AIPSN urges govt to reconsider emergency approval for Covaxin till Phase 3 data is published
Either pausing or cancelling approvals is not unheard of, and the CDSCO does have the authority to do so.
With two Covid-19 vaccines – Serum Institute of India's Covishield and Bharat Biotech's Covaxin – having been given restricted (emergency use) approval for use starting 2 January, many experts have questioned the decision, indicating that the haste might have dangerous consequences. One such group of scientists and researchers, the All India People's Science Network (AIPSN), released a statement criticising the government's hasty decisions and are even demanding that it press pause on approvals till Phase 3 is complete. While the group is on board with the Covishield vaccine – developed by Oxford but is manufactured in India – it has raised some serious issues with the Covaxin vaccine. The approvals, the group believes, should be reconsidered till at least 50 percent efficacy can be proved – a criterion set by the World Health Organisation for viable global Covid-19 vaccines.
The AIPSN is a group made up of over forty Peoples Science organisations that focus on science communication and popular science movements. The network has commented saying that while the Subject Expert Committee (SEC) of the Central Drugs Standard Control Organisation (CDSCO) has asked for more data, they still went ahead and approved it based on Phase 1-2 trials instead of including even Phase 3 trials as is protocol.
With officials related to the vaccine's development defending its efficacy without any publicly-available evidence, the overly-conditioned approval of the Covaxin shows that the SEC itself is being cautious with the indigenous vaccine. Pausing or cancelling these approvals is not unheard of, and the CDSCO does have the authority to do so.
According to the statement, "the serious doubts of the SEC on Covaxin are reflected in the CDSCO’s statement...SII’s Covishield is approved 'for restricted use in an emergency situation subject to certain regulatory conditions' whereas, in contrast, approval for Bharat Biotech-ICMR’s Covaxin is given with numerous conditions such as 'restricted use in an emergency situation in the public interest as an abundant precaution, in clinical trial mode, to have more options for vaccinations, especially in case of infection by mutant strains (emphasis added).'"
The networks are asking the government and those in authority to do the following:
a) Re-consider approval for Covaxin till efficacy data is available, or, at least, strictly adhere to conditions specified in the CDSCO order (implying no roll-out of Covaxin for mass vaccination).
b) Phase-3 efficacy trials for both vaccines continue without extraneous pressure, and the data published at the earliest
c) No vaccine or Covid-19 related drug be released for commercial use in the private sector until regular approval as per protocols (as distinct from emergency use authorization) are obtained.

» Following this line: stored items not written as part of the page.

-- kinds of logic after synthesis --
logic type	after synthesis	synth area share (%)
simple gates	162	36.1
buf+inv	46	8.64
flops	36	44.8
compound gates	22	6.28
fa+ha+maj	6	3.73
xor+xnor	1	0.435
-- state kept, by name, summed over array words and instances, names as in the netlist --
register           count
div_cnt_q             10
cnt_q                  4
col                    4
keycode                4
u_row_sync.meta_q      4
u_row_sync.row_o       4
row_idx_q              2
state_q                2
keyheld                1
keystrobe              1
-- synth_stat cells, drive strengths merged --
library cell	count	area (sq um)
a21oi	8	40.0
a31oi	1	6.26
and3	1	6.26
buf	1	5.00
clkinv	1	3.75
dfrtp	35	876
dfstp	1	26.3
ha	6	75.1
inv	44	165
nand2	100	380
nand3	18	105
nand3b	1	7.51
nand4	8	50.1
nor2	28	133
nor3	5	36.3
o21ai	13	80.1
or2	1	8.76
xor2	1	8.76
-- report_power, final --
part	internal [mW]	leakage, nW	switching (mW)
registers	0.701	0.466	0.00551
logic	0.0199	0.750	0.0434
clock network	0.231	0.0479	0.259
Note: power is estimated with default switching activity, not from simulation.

S Krishnaswamy, retired Professor of Bioinformatics from the School of Biotechnology, Madurai Kamaraj University and Treasurer of AIPSN said, "Phase-3 efficacy trials for Covaxin and Covishield vaccines must continue without extraneous pressure and the data must be published at the earliest."
"Bharat Biotech had filed for Phase 3 randomised placebo-controlled trial for Covaxin in its application to CTRI. It is not correct for CDSCO to now convert it into a clinical trial that is not randomised but only observational and without controls", he added. "Covaxin should not be rolled out for mass vaccination without efficacy data on humans publicly available."
AIPSN however does acknowledge that the efforts of "Indian scientists, research institutions and vaccine manufacturers in bringing to the forefront indigenous vaccines like Covaxin in less than a year." But the network states, "the Government and CDSCO have ... undermined confidence in Covaxin and other vaccines against Covid-19, in particular concerning Covaxin, due to lack of evidence and unsatisfactory scientific basis, non-transparency and concerns around possible political pressure."
The Network says that with the government being hasty in granting emergency-use approvals, it has "shot itself in the foot", and in doing so, potentially damaged the credibility of the Indian-developed vaccine as well as Indian science, research and regulatory infrastructure.